=== Section Start ===

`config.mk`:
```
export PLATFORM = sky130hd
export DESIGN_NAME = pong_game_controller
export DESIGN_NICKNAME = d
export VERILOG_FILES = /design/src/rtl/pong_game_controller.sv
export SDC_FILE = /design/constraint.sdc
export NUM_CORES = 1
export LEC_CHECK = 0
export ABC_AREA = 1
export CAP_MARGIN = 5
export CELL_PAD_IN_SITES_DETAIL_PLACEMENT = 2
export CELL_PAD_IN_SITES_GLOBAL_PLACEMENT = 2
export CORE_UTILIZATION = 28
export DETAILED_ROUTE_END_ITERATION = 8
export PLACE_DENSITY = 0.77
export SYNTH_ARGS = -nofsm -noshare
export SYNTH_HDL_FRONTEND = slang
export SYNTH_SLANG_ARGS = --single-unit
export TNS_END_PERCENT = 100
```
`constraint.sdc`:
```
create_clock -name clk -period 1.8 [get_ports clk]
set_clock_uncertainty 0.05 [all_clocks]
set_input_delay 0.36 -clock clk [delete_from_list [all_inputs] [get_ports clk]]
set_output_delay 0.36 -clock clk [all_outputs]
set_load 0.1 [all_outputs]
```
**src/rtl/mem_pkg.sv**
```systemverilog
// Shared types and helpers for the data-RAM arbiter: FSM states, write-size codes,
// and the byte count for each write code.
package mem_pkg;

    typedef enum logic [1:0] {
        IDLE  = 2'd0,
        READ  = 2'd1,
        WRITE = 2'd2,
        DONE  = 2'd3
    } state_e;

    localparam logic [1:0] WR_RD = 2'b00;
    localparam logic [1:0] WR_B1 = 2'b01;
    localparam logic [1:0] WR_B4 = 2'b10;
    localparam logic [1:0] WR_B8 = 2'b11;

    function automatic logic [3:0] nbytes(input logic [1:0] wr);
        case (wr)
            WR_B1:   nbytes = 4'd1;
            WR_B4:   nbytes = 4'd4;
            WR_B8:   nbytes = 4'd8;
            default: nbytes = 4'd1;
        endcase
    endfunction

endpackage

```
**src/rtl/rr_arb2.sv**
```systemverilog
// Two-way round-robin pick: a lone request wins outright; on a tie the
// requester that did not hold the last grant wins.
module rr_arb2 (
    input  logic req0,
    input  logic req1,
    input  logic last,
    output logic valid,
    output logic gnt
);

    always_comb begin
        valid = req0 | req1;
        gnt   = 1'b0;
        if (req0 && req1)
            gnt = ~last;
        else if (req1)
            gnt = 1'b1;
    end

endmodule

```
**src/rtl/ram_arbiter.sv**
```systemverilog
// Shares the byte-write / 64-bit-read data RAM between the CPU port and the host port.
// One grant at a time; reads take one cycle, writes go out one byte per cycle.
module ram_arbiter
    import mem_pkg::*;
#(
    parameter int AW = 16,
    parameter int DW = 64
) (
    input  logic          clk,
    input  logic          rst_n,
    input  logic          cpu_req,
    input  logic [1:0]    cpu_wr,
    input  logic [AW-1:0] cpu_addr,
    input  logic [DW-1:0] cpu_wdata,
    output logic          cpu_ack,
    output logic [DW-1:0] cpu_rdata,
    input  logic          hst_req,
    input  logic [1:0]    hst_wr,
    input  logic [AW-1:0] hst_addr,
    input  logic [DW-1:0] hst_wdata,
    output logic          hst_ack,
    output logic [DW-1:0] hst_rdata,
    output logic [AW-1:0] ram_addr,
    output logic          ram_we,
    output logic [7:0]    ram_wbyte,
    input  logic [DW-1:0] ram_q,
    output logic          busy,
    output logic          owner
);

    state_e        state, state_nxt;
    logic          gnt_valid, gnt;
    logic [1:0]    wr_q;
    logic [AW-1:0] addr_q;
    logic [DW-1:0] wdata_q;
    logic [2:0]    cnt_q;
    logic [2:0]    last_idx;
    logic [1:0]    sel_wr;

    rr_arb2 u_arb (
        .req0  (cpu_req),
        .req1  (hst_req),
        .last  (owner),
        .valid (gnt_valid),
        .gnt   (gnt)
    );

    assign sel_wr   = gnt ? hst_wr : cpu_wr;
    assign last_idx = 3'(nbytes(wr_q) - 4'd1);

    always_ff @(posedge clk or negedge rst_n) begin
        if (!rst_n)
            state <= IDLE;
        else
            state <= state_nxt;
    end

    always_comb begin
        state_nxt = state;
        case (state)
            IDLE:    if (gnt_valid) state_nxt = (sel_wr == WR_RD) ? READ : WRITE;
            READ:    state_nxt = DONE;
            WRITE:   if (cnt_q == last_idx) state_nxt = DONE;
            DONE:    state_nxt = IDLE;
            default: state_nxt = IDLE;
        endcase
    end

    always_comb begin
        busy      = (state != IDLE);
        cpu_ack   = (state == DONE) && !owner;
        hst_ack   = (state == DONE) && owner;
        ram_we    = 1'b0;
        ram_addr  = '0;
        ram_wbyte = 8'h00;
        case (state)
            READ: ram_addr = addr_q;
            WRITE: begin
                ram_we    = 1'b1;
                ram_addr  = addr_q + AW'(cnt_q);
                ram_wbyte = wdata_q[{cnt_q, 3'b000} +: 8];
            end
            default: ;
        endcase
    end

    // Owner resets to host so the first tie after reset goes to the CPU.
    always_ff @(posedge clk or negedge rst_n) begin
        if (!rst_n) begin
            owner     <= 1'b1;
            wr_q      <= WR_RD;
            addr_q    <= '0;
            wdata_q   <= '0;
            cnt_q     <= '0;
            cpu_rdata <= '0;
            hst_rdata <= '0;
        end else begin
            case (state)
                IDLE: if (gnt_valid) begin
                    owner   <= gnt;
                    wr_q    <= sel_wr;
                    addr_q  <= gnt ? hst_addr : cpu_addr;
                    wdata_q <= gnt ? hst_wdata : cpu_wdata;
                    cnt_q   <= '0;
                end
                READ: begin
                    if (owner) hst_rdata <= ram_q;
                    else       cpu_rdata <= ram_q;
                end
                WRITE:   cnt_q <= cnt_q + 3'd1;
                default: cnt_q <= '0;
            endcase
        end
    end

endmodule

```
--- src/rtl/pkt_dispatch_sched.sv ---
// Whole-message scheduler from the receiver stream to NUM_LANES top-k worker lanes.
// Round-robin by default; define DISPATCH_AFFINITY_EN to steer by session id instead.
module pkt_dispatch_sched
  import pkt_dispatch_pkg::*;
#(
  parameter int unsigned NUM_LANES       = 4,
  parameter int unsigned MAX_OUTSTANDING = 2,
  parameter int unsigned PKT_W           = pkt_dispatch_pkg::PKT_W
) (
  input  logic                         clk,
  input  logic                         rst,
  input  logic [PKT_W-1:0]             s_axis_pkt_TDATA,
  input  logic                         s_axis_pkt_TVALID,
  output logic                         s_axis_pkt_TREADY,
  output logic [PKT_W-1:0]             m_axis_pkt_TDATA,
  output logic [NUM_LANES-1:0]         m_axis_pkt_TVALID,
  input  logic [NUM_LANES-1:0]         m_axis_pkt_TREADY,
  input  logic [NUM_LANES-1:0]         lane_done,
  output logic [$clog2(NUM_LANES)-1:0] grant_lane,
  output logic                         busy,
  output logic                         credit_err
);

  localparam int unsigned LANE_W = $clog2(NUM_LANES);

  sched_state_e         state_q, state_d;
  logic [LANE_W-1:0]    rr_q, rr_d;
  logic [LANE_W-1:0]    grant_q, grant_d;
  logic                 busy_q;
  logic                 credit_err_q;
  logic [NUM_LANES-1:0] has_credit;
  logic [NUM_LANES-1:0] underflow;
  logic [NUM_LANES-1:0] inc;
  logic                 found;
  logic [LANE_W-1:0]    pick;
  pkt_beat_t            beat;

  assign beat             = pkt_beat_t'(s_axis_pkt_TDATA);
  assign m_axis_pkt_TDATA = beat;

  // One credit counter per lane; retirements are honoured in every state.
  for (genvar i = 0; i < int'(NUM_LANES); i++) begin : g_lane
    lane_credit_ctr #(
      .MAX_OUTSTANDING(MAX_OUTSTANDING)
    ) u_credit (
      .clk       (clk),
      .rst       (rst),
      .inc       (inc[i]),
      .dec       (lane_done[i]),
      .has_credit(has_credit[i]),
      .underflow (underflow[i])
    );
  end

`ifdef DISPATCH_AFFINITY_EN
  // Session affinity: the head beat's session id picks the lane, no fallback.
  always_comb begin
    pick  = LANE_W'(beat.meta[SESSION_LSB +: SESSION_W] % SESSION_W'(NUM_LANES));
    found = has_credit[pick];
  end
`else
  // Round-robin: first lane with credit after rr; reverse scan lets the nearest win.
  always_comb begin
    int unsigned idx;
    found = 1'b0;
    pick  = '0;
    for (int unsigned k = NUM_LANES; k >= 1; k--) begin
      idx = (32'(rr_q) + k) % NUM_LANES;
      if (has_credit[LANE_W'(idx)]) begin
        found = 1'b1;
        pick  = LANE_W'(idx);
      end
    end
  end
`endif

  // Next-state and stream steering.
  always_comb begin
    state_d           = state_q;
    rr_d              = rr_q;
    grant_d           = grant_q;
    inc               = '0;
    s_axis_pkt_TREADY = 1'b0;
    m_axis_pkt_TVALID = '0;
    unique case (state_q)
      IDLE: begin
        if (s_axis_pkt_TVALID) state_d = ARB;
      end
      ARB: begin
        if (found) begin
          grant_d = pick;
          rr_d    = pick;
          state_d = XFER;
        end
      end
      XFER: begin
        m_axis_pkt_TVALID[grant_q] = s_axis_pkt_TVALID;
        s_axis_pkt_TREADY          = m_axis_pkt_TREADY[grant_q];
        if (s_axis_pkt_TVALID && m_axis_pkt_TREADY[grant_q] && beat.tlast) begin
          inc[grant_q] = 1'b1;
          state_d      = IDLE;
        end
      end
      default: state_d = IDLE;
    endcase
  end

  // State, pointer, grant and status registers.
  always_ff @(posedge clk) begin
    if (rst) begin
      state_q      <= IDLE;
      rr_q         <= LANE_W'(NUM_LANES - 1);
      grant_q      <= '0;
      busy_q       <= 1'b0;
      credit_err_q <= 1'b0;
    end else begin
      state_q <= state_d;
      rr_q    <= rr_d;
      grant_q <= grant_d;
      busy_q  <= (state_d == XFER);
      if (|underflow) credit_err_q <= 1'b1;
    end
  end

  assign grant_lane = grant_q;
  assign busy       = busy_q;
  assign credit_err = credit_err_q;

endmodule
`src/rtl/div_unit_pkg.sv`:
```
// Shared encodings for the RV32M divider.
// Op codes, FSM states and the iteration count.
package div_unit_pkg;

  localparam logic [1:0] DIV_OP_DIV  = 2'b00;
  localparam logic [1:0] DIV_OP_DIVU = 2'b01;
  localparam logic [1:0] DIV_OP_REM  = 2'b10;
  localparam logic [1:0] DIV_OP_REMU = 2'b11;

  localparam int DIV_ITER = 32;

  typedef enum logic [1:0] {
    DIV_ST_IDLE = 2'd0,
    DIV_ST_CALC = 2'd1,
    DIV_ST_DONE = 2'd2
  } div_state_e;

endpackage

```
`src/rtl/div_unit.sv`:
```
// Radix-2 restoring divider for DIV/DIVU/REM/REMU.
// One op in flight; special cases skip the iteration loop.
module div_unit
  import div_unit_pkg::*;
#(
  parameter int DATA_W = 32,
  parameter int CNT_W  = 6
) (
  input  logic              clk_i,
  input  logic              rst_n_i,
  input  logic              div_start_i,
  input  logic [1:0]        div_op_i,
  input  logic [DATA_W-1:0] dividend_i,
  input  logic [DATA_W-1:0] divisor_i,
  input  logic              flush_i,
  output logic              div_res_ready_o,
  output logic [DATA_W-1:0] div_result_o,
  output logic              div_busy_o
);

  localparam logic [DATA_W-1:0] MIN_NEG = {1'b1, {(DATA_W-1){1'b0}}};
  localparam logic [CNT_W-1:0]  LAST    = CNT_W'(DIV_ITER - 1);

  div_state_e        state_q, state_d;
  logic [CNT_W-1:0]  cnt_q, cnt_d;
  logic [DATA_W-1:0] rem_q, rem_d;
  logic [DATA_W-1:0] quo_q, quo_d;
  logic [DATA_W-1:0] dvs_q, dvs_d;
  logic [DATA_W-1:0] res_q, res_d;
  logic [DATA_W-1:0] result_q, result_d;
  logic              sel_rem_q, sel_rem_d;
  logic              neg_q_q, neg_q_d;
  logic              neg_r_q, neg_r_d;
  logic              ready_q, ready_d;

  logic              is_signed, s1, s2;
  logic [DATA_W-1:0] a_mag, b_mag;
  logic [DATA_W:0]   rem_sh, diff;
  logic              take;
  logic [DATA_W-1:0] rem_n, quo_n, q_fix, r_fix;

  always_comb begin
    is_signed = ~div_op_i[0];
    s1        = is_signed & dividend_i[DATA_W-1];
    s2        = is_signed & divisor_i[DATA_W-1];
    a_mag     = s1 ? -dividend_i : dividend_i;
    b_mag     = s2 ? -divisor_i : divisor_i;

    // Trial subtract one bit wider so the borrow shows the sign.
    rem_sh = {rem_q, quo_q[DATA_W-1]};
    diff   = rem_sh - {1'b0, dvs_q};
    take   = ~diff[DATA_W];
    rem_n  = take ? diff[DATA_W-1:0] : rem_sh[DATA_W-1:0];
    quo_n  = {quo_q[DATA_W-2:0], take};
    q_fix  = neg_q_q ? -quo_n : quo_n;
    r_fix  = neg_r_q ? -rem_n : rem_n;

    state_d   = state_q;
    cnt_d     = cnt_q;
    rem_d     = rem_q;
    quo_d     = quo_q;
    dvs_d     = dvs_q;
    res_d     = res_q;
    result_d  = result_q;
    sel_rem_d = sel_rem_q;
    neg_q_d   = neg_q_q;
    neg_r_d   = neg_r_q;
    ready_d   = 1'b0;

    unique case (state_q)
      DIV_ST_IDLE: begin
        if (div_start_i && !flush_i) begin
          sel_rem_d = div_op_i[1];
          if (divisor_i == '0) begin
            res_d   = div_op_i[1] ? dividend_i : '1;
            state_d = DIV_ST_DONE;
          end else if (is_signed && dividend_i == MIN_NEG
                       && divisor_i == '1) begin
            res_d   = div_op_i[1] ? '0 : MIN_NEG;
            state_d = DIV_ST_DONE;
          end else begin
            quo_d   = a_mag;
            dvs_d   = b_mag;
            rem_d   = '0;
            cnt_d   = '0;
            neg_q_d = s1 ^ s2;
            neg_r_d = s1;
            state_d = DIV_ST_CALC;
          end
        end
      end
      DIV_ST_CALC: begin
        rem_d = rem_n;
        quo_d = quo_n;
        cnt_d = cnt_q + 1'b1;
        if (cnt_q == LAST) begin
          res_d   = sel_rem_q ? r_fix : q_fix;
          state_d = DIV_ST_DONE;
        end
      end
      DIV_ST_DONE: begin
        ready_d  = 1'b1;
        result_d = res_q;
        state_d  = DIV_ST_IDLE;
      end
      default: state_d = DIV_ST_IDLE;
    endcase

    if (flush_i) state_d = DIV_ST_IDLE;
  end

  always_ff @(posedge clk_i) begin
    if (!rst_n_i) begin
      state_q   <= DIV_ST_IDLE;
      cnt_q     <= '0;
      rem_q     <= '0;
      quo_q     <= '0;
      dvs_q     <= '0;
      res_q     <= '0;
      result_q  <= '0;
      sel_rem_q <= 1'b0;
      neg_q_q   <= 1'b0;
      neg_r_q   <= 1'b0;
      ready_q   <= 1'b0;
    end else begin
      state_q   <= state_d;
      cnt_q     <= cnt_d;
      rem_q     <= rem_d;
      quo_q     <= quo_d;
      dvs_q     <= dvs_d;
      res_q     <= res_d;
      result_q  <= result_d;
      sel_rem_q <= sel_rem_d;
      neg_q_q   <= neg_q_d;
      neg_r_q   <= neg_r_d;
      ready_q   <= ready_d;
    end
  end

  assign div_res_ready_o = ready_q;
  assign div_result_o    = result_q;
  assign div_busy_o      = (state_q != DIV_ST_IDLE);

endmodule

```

=== Section End ===

Problem description
The sole response should be the count of lines in the material holding the string "first".

Task solution
2